Lines with the word "keypad" are the ones wanted. Copy each of them from the entries below.

===== Given information

`config.mk`:
```
export PLATFORM = sky130hd
export DESIGN_NAME = mppt_po_datapath
export DESIGN_NICKNAME = d
export VERILOG_FILES = /design/src/rtl/mppt_pkg.sv /design/src/rtl/mppt_duty_stepper.sv /design/src/rtl/mppt_po_datapath.sv
export SDC_FILE = /design/constraint.sdc
export NUM_CORES = 1
export LEC_CHECK = 0
export CORE_UTILIZATION = 60
export CTS_CLUSTER_DIAMETER = 100
export DETAILED_ROUTE_END_ITERATION = 16
export GPL_TIMING_DRIVEN = 1
export HOLD_SLACK_MARGIN = 0.05
export PLACE_DENSITY = 0.82
export SYNTH_ARGS = -nofsm -noshare
export SYNTH_HDL_FRONTEND = slang
export SYNTH_SLANG_ARGS = --single-unit
```
`constraint.sdc`:
```
create_clock -name clk -period 11.1 [get_ports clk]
set_input_delay 1.665 -clock clk [delete_from_list [all_inputs] [get_ports clk]]
set_output_delay 1.665 -clock clk [all_outputs]
set_load 0.05 [all_outputs]
```
`src/rtl/mppt_pkg.sv`:
```
// Shared constants for the MPPT controller: phase-enable bit positions and default widths.
// Used by both the state decoder and the perturb-and-observe datapath.
package mppt_pkg;

    localparam int EN_W   = 4;
    localparam int EN_V   = 0;
    localparam int EN_I   = 1;
    localparam int EN_P   = 2;
    localparam int EN_D   = 3;

    localparam int DW     = 12;
    localparam int DUTY_W = 10;

endpackage

```
`src/rtl/mppt_duty_stepper.sv`:
```
// Combinational saturating duty stepper: moves duty by one step in direction dir,
// clamping at the inclusive limits and flipping direction when a clamp is hit.
module mppt_duty_stepper #(
    parameter int W = 10
) (
    input  logic [W-1:0] duty,
    input  logic         dir,
    input  logic [W-1:0] step,
    input  logic [W-1:0] duty_min,
    input  logic [W-1:0] duty_max,
    output logic [W-1:0] duty_next,
    output logic         dir_next,
    output logic         sat
);

    logic [W:0] up_s;
    logic [W:0] lo_s;

    // One extra bit keeps both the sum and the lower threshold from wrapping
    assign up_s = {1'b0, duty} + {1'b0, step};
    assign lo_s = {1'b0, duty_min} + {1'b0, step};

    // Next duty, direction and saturation flag
    always_comb begin
        duty_next = duty;
        dir_next  = dir;
        sat       = 1'b0;
        if (dir) begin
            if (up_s > {1'b0, duty_max}) begin
                duty_next = duty_max;
                dir_next  = 1'b0;
                sat       = 1'b1;
            end else begin
                duty_next = up_s[W-1:0];
                dir_next  = 1'b1;
                sat       = 1'b0;
            end
        end else begin
            if ({1'b0, duty} < lo_s) begin
                duty_next = duty_min;
                dir_next  = 1'b1;
                sat       = 1'b1;
            end else begin
                duty_next = duty - step;
                dir_next  = 1'b0;
                sat       = 1'b0;
            end
        end
    end

endmodule

```
`src/rtl/mppt_po_datapath.sv`:
```
// Perturb-and-observe MPPT datapath: latches V/I samples, computes power, and steps a
// saturating duty register toward the direction that last raised power.
module mppt_po_datapath
    import mppt_pkg::*;
#(
    parameter int DW        = mppt_pkg::DW,
    parameter int DUTY_W    = mppt_pkg::DUTY_W,
    parameter int DUTY_INIT = 512,
    parameter int DUTY_MIN  = 64,
    parameter int DUTY_MAX  = 960,
    parameter int STEP      = 8
) (
    input  logic                clk,
    input  logic                rst,
    input  logic [EN_W-1:0]     en,
    input  logic [DW-1:0]       v_adc,
    input  logic [DW-1:0]       i_adc,
    output logic [DUTY_W-1:0]   duty,
    output logic                dir,
    output logic [2*DW-1:0]     p_cur,
    output logic                upd_done,
    output logic                sat
);

    logic [DW-1:0]     v_reg_r;
    logic [DW-1:0]     i_reg_r;
    logic [2*DW-1:0]   p_cur_r;
    logic [2*DW-1:0]   p_prev_r;
    logic [DUTY_W-1:0] duty_r;
    logic              dir_r;
    logic              first_r;
    logic              upd_done_r;
    logic              sat_r;

    logic [2*DW-1:0]   prod_s;
    logic              dir_cmp_s;
    logic [DUTY_W-1:0] duty_next_s;
    logic              dir_next_s;
    logic              sat_s;

    assign prod_s = (2*DW)'(v_reg_r) * (2*DW)'(i_reg_r);

    // Direction after the power comparison; the first update after reset has nothing to compare
    always_comb begin
        dir_cmp_s = dir_r;
        if (first_r) begin
            dir_cmp_s = dir_r;
        end else if (p_cur_r < p_prev_r) begin
            dir_cmp_s = ~dir_r;
        end else begin
            dir_cmp_s = dir_r;
        end
    end

    mppt_duty_stepper #(
        .W(DUTY_W)
    ) u_stepper (
        .duty      (duty_r),
        .dir       (dir_cmp_s),
        .step      (DUTY_W'(STEP)),
        .duty_min  (DUTY_W'(DUTY_MIN)),
        .duty_max  (DUTY_W'(DUTY_MAX)),
        .duty_next (duty_next_s),
        .dir_next  (dir_next_s),
        .sat       (sat_s)
    );

    // Phase-enabled state updates; simultaneous enables all see pre-edge values
    always_ff @(posedge clk) begin
        if (rst) begin
            v_reg_r    <= '0;
            i_reg_r    <= '0;
            p_cur_r    <= '0;
            p_prev_r   <= '0;
            duty_r     <= DUTY_W'(DUTY_INIT);
            dir_r      <= 1'b1;
            first_r    <= 1'b1;
            upd_done_r <= 1'b0;
            sat_r      <= 1'b0;
        end else begin
            if (en[EN_V]) begin
                v_reg_r <= v_adc;
            end
            if (en[EN_I]) begin
                i_reg_r <= i_adc;
            end
            if (en[EN_P]) begin
                p_cur_r <= prod_s;
            end
            if (en[EN_D]) begin
                duty_r     <= duty_next_s;
                dir_r      <= dir_next_s;
                sat_r      <= sat_s;
                p_prev_r   <= p_cur_r;
                first_r    <= 1'b0;
                upd_done_r <= 1'b1;
            end else begin
                sat_r      <= 1'b0;
                upd_done_r <= 1'b0;
            end
        end
    end

    assign duty     = duty_r;
    assign dir      = dir_r;
    assign p_cur    = p_cur_r;
    assign upd_done = upd_done_r;
    assign sat      = sat_r;

endmodule

```
==> flow_summary.toml <==
[global_routing]
antenna_found_initial = 0
grt_pass1_vias = 6431
grt_pass1_wl_mm = 30.6
grt.total_usage_pct = 27.0
grt_max_degree = 79
overflow = 0

[timing]
fin_hold_ws_ps = 454
clock.fmax_mhz = 176
slew_headroom_pct = 36.5
tns_ps = 0
skew_ps = 9.04
rsz0062_at_grt = "false"
finalCriticalPeriod_ps = 5680
report.final.slew_viol_count = 0
tightest_slew_ps = 952
fin_crit_sh_pct = 51.2
setup_violations = 0
finalHoldViolations = 0

[yosys]
synth.cells.most_frequent = "inv_1 (165), nand2_1 (124), fa_1 (100)"
yosysTopAreaCell = "fa_1"
synthCells = 993
synthArstFlopShare_pct = 0
ys_seq_area_share_pct = 19.6
synth_cell_types = 61
synth_warnings = 0
yosysMostFrequentCell = "inv_1"
ys_seq_elements = 83
ys_top_cells_by_area = "fa_1 (24%), dfxtp_1 (20%), ha_1 (13%)"
ys.flop_type = "dfxtp_1"
synth_area_per_cell_um2 = 8.55
synthDominantCellAreaShare_pct = 23.6
mappedNetlistArea_um2 = 8490
synth_edf_count = 0

[floorplan]
initial_core_util_pct = 61.4
chipWidth_um = 121
ios = 67
placementRows = 43
die_area_um2 = 14600
core_um2 = 13800
dieHeight_um = 121

[power_and_ir_drop]
powerDensity_nw_per_um2 = 104
ir_drop_mv = 0.0988
leakage_nw = 4.64

[worst_setup_path]
rrSetupSlack_ps = 5420
worst_path_most_repeated_cell = "fa_1"
arrival_ps = 5890
cp-start-kind = "flop"
r2r_cells = 18
reg2reg_from = "i_reg_r[5]$_SDFFE_PP0P_"
r2r_end = "p_cur[23]$_SDFFE_PP0P_"
worstPathRequired_ps = 11310
end_kind = "flop"
critPathSlowestCell = "dfxtp_1"
crit_family = "adder cells"
max_stage_delay_ps = 630
path_cells = "nand2_1 > fa_1 > fa_1 > inv_1 > fa_1 > fa_1 > inv_1 > fa_1 > inv_1 > ha_1 > a21oi_1 > a21oi_1 > nor2b_1 > a21boi_1 > a311o_1 > a41o_1 > o41ai_2 > o221ai_1"
path_buf_inv = 3
worstPathMaxFanout = 13
crit_type = "flop to flop"

[route]
drt-vias-per-instance = 5.53
routed.top_layer = "met4"
dr_wl_met2_mm = 9.26
vias = 6668
dr_wl_met3_um = 822
routed_wl_mm = 18.5
drt_pass1_iterations = 5
drt-met1-wl_mm = 7.79
drtIter0Drc = 410
drtAntennaViolNets = 0
drc_errors = 0
wl_per_cell_um = 15.4

[placement]
place_congestion = 0.888
dpl_cell_area_um2 = 9150
port_buffers = 63
dp_hpwl_mm = 14.0

[final_layout]
fillers = 1067
nets = 1239
n_antenna_cell = 0
final_layout_size_suffix_gt1_share_pct = 2.73
fin_area_um2 = 9490
area_delta_synth_final_pct = 11.7

[hold_path]
holdCritPathClass = "flop to flop"
hold_end = "first_r$_SDFFE_PP1P_"
hold_depth = 1
min_from = "first_r$_SDFFE_PP1P_"

[clocking]
cts-htree-levels = 3
cts_tree = "built"
clockRootBuffer = "clkbuf_16"
clock-sinks = 83
insertion_delay_ps = 360
cts_setup_buffers = 0
ctsResizeCount = 0
holdBufCountCts = 0
cts_buffers = 9
clock_path_buffers = 2
clk_pin_slew_ps = 70

[job]
maxCapViolCount = 0

[run_status]
outcome = "complete, no violations"
**src/rtl/matrix_key_scan_if.sv**
```systemverilog
// Key event handshake between the keypad scanner and its consumer.
// The scanner presents key_code/key_valid and holds them until key_ready is seen.
interface matrix_key_scan_if;
    logic [3:0] key_code;
    logic       key_valid;
    logic       key_ready;

    modport master (
        output key_code,
        output key_valid,
        input  key_ready
    );

    modport slave (
        input  key_code,
        input  key_valid,
        output key_ready
    );
endinterface

```
**src/rtl/matrix_key_scan.sv**
```systemverilog
// 4x4 matrix keypad scanner: row-by-row scan, press/release debounce and
// a valid/ready key event port. Row drive and column sense are active-low.
module matrix_key_scan #(
    parameter int unsigned SCAN_TIME = 4,
    parameter int unsigned MASK_TIME = 5
) (
    input  logic              clk,
    input  logic              rst,
    input  logic [3:0]        col_n,
    output logic [3:0]        row_n,
    output logic              busy,
    matrix_key_scan_if.master key_if
);

    localparam int unsigned MAX_TIME = (SCAN_TIME > MASK_TIME) ? SCAN_TIME : MASK_TIME;
    localparam int unsigned CNT_W    = $clog2(MAX_TIME + 1);
    localparam logic [CNT_W-1:0] SCAN_LAST = CNT_W'(SCAN_TIME - 1);
    localparam logic [CNT_W-1:0] MASK_CNT  = CNT_W'(MASK_TIME);

    typedef enum logic [2:0] {
        IDLE,
        SCAN,
        DEBOUNCE,
        REPORT,
        RELEASE
    } state_t;

    state_t           state;
    logic [3:0]       col_meta;
    logic [3:0]       col_s;
    logic [1:0]       row;
    logic [1:0]       col;
    logic [CNT_W-1:0] cnt;

    // Lowest-index active (low) column of a sample.
    function automatic logic [1:0] low_col(input logic [3:0] c);
        if (!c[0])      return 2'd0;
        else if (!c[1]) return 2'd1;
        else if (!c[2]) return 2'd2;
        else            return 2'd3;
    endfunction

    function automatic logic [3:0] row_drive(input logic [1:0] r);
        return ~(4'b0001 << r);
    endfunction

    // Two-flop synchronizer; idles high like the pulled-up columns.
    always_ff @(posedge clk) begin
        if (rst) begin
            col_meta <= 4'hF;
            col_s    <= 4'hF;
        end else begin
            col_meta <= col_n;
            col_s    <= col_meta;
        end
    end

    // Scan / debounce / report controller; every output is a flop.
    always_ff @(posedge clk) begin
        if (rst) begin
            state            <= IDLE;
            row_n            <= 4'b0000;
            row              <= 2'd0;
            col              <= 2'd0;
            cnt              <= '0;
            busy             <= 1'b0;
            key_if.key_code  <= 4'h0;
            key_if.key_valid <= 1'b0;
        end else begin
            case (state)
                IDLE: begin
                    row_n <= 4'b0000;
                    cnt   <= '0;
                    if (col_s != 4'hF) begin
                        state <= SCAN;
                        row   <= 2'd0;
                        row_n <= row_drive(2'd0);
                        busy  <= 1'b1;
                    end
                end

                // Columns are judged only at the end of a slot so the
                // synchronizer has caught up with the new row drive.
                SCAN: begin
                    if (cnt == SCAN_LAST) begin
                        cnt <= '0;
                        if (col_s != 4'hF) begin
                            col   <= low_col(col_s);
                            state <= DEBOUNCE;
                        end else if (row == 2'd3) begin
                            state <= IDLE;
                            row_n <= 4'b0000;
                            busy  <= 1'b0;
                        end else begin
                            row   <= row + 2'd1;
                            row_n <= row_drive(row + 2'd1);
                        end
                    end else begin
                        cnt <= cnt + 1'b1;
                    end
                end

                DEBOUNCE: begin
                    if (col_s[col]) begin
                        state <= IDLE;
                        row_n <= 4'b0000;
                        cnt   <= '0;
                        busy  <= 1'b0;
                    end else if (cnt == MASK_CNT) begin
                        state            <= REPORT;
                        row_n            <= 4'b0000;
                        cnt              <= '0;
                        key_if.key_code  <= {row, col};
                        key_if.key_valid <= 1'b1;
                    end else begin
                        cnt <= cnt + 1'b1;
                    end
                end

                // Event stays pending regardless of the key; only the consumer clears it.
                REPORT: begin
                    row_n <= 4'b0000;
                    if (key_if.key_valid && key_if.key_ready) begin
                        key_if.key_valid <= 1'b0;
                        state            <= RELEASE;
                        cnt              <= '0;
                    end
                end

                // Wait for the whole pad to be released for MASK_TIME cycles.
                RELEASE: begin
                    row_n <= 4'b0000;
                    if (cnt == MASK_CNT) begin
                        state <= IDLE;
                        cnt   <= '0;
                        busy  <= 1'b0;
                    end else if (col_s == 4'hF) begin
                        cnt <= cnt + 1'b1;
                    end else begin
                        cnt <= '0;
                    end
                end

                default: begin
                    state            <= IDLE;
                    row_n            <= 4'b0000;
                    cnt              <= '0;
                    busy             <= 1'b0;
                    key_if.key_valid <= 1'b0;
                end
            endcase
        end
    end

endmodule

```
**src/flat_wrapper.sv**
```systemverilog
// flat-port wrapper written by rule: the top's interface ports become plain ports
module matrix_key_scan_flat 
#(
    parameter int unsigned SCAN_TIME = 4,
    parameter int unsigned MASK_TIME = 5
)
  (clk, rst, col_n, row_n, busy, key_if_key_code, key_if_key_valid, key_if_key_ready);
  matrix_key_scan_if key_if_i ();
  input  logic clk;
  input  logic rst;
  input  logic [3:0] col_n;
  output logic [3:0] row_n;
  output logic busy;
  output wire logic [$bits(key_if_i.key_code)-1:0] key_if_key_code;
  output wire logic [$bits(key_if_i.key_valid)-1:0] key_if_key_valid;
  input wire logic [$bits(key_if_i.key_ready)-1:0] key_if_key_ready;
  assign key_if_key_code = key_if_i.key_code;
  assign key_if_key_valid = key_if_i.key_valid;
  assign key_if_i.key_ready = key_if_key_ready;
  matrix_key_scan #(.SCAN_TIME(SCAN_TIME), .MASK_TIME(MASK_TIME)) u_core (.clk(clk), .rst(rst), .col_n(col_n), .row_n(row_n), .busy(busy), .key_if(key_if_i));
endmodule
```
**config.mk**
```make
export PLATFORM = sky130hd
export DESIGN_NAME = matrix_key_scan_flat
export DESIGN_NICKNAME = d
export VERILOG_FILES = /design/src/rtl/matrix_key_scan_if.sv /design/src/rtl/matrix_key_scan.sv /design/src/flat_wrapper.sv
export SDC_FILE = /design/constraint.sdc
export NUM_CORES = 1
export LEC_CHECK = 0
export CAP_MARGIN = 10
export CORE_MARGIN = 2
export CORE_UTILIZATION = 38
export CTS_CLUSTER_SIZE = 12
export DETAILED_ROUTE_END_ITERATION = 16
export PLACE_DENSITY_LB_ADDON = 0.2
export SLEW_MARGIN = 20
export SYNTH_ARGS = -nofsm -noshare
export SYNTH_HDL_FRONTEND = slang
export SYNTH_SLANG_ARGS = --single-unit
```
**constraint.sdc**
```tcl
create_clock -name clk -period 2.4 [get_ports clk]
set_clock_uncertainty 0.15 [all_clocks]
set_input_delay 0.36 -clock clk [delete_from_list [all_inputs] [get_ports clk]]
set_output_delay 0.36 -clock clk [all_outputs]
set_load 0.03 [all_outputs]
```
==> flow_metrics.env <==
export IMPL_status="complete, no violations"
export IMPL_crit_path_start_kind="register"
export IMPL_grt_max_degree=19
export IMPL_dieArea_um2=4160
export IMPL_rsz0062_at_grt="no"
export IMPL_period_share=0.872
export IMPL_cap_viol_max_count=0
export IMPL_syn_area_per_cell_um2=9.28
export IMPL_grt_total_usage=0.143
export IMPL_slew_violations=0
export IMPL_relSlewSlack=0.667
export IMPL_first_iter_violations=28
export IMPL_syn_cell_area_um2=1390
export IMPL_synth_top_cell_area_share=0.403
export IMPL_io_buffers=16
export IMPL_routed_wl_um=2710
export IMPL_synth_area_top_cells="dfxtp_1 40%, ha_1 6.3%, a21oi_1 3.6%"
export IMPL_peakVddDrop_mv=0.282
export IMPL_synthArstFlopShare=0
export IMPL_die_h_um=64.5
export IMPL_hold_path_class="reg -> reg"
export IMPL_path_class="reg -> reg"
export IMPL_wire_per_inst_um=12.8
export IMPL_clk_insertion_delay_late_ns=0.33
export IMPL_synth_cells=150
export IMPL_route_vias_total=1079
export IMPL_synth_edf_count=0
export IMPL_setup_violations=0
export IMPL_final_nets=180
export IMPL_final_fill_count=340
export IMPL_cp_required_ns=2.50
export IMPL_num_antenna_cells=0
export IMPL_dr_pass1_iters=4
export IMPL_yosysSeqAreaShare=0.403
export IMPL_tritoncts="done"
export IMPL_crit_arrival_ns=2.19
export IMPL_synth_cell_types=45
export IMPL_power_leakage_nw=0.599
export IMPL_area_growth_synth_to_final_pct=18.7
export IMPL_worstMarginPinSlew_ns=0.499
export IMPL_cp_max_fo=16
export IMPL_core_um2=3420
export IMPL_placed_cells=207
export IMPL_clk_path_buf_depth=2
export IMPL_whs_ns=0.276
export IMPL_clock_fmax_mhz=478
export IMPL_synth_largest_area_cell="dfxtp_1"
export IMPL_ios=17
export IMPL_grt_pass1_vias=1072
export IMPL_drc=0
export IMPL_drive_gt1_frac=0.133
export IMPL_finalNonFillerCells=211
export IMPL_die_w_um=64.5
export IMPL_synth_warnings=0
export IMPL_grt_pass1_wl_um=4730
export IMPL_fin_crit_ns=2.09
export IMPL_antenna_found_initial=0
export IMPL_holdPathStages=1
export IMPL_h_tree_depth=1
export IMPL_final_antenna_net_count=0
export IMPL_multi_input_area_um2=764
export IMPL_dpl_hpwl_um=1990
export IMPL_gp_congestion=0.846
export IMPL_start_util=0.407
export IMPL_hold_violations=0
export IMPL_clkSinkCount=28
export IMPL_ys_flop_type="dfxtp_1"
export IMPL_grt_overflow=0
export IMPL_pwr_density_cell_nw_per_um2=631
export IMPL_crit_path_end_kind="register"
export IMPL_viasPerCell=5.11
export IMPL_clkTransAtPathRegs_ns=0.16
export IMPL_cts_hold_fix_buffers=0
export IMPL_root_buffer="clkbuf_4"
export IMPL_synth_most_common_cell="dfxtp_1"
export IMPL_setup_tns_ns=0
export IMPL_fp_row_count=21
export IMPL_cts_buffers=3
export IMPL_netlist_top_cells_count="28 x dfxtp_1, 10 x a21oi_1, 10 x nor2_1"
export IMPL_cts_post_setup_buffers_inserted=0
export IMPL_synthesis_nets=164
export IMPL_seq_area_um2=561
export IMPL_postCtsResizedCells=0
export IMPL_rr_worst_depth=4
export IMPL_ys_seq_elements=28
[flip-flops by register name, summed over array words and instances, names as in the netlist]
signal / count
u_core.cnt: 3
u_core.row_n: 4
u_core.col_s: 4
u_core.col_meta: 4
u_core.busy: 1
u_core.col: 2
u_core.key_if.key_valid: 1
u_core.state: 3
u_core.row: 2
u_core.key_if.key_code: 4
[cell usage in the layout (no fill, tap or decap), types with 7 or more instances in the layout]
cell / netlist / final
a21oi_1: 10 / 10
clkdlybuf4s50_1: 0 / 16
nand2_1: 7 / 7
or2_2: 8 / 8
nand2b_1: 8 / 8
dfxtp_1: 28 / 28
nor2_1: 10 / 10
ha_1: 7 / 7
inv_1: 9 / 9
[cell type report]
cell class                      count  share of cell area
Clock buffer                        3              0.0136
Clock inverter                      1              0.0182
Inverter                            9              0.0205
Multi-Input combinational cell    105               0.463
Sequential cell                    28               0.339
Tap cell                           46              0.0348
Timing Repair Buffer               19               0.111
[logic make-up (layout without fill, tap and decap cells)]
kind of cell / after synthesis / count (layout) / synth area share
AO/OA/AOI/OAI: 34 / 34 / 0.164
adder cells (fa/ha/maj): 8 / 8 / 0.0701
buffers and inverters: 17 / 32 / 0.0477
flip-flops: 28 / 28 / 0.403
multiplexers: 7 / 7 / 0.0629
AND/OR/NAND/NOR: 56 / 56 / 0.253
[power by group]
part	leakage, nW	internal [mW]	switching, mW
logic	0.342	0.0990	0.110
clock network	0.0279	0.169	0.141
registers	0.229	0.492	0.0312
[per-layer routing]
metal  routed length [um]  GRT usage
met2                 1290      0.230
met5                    0          0
met4                   20     0.0585
met3                   63     0.0278
met1                 1330      0.189
[critical path: stages (launching register included)]
cell and delay [ns]:
dfxtp_1 0.48, or3b_2 0.60, nor3b_4 0.34, nor4_2 0.13, mux2_4 0.31
[stage by stage]
| stage | power, mW | worst slack, ns | utilization | area, um^2 |
|---|---|---|---|---|
| after floorplan | 0.680 | 0.509 | - | 1390 |
| after global placement | 0.739 | 0.401 | 0.468 | 1600 |
| after detailed placement | 0.741 | 0.338 | 0.468 | 1600 |
| after CTS | 1.06 | 0.326 | 0.484 | 1650 |
| after global routing | 1.10 | 0.221 | 0.484 | 1650 |
| final | 1.04 | 0.308 | 0.484 | 1650 |
[final timing paths]
check,from,endpoint,slack [ns]
max,u_core.state[2],u_core.state[0],0.31
min,u_core.col_meta[3],u_core.col_s[3],0.28
max reg2reg,u_core.state[2],u_core.state[0],0.31
min reg2reg,u_core.col_meta[3],u_core.col_s[3],0.28
No activity file was read; power rests on OpenSTA's default activity.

==========

| Result for this task |
// Key event handshake between the keypad scanner and its consumer.
// 4x4 matrix keypad scanner: row-by-row scan, press/release debounce and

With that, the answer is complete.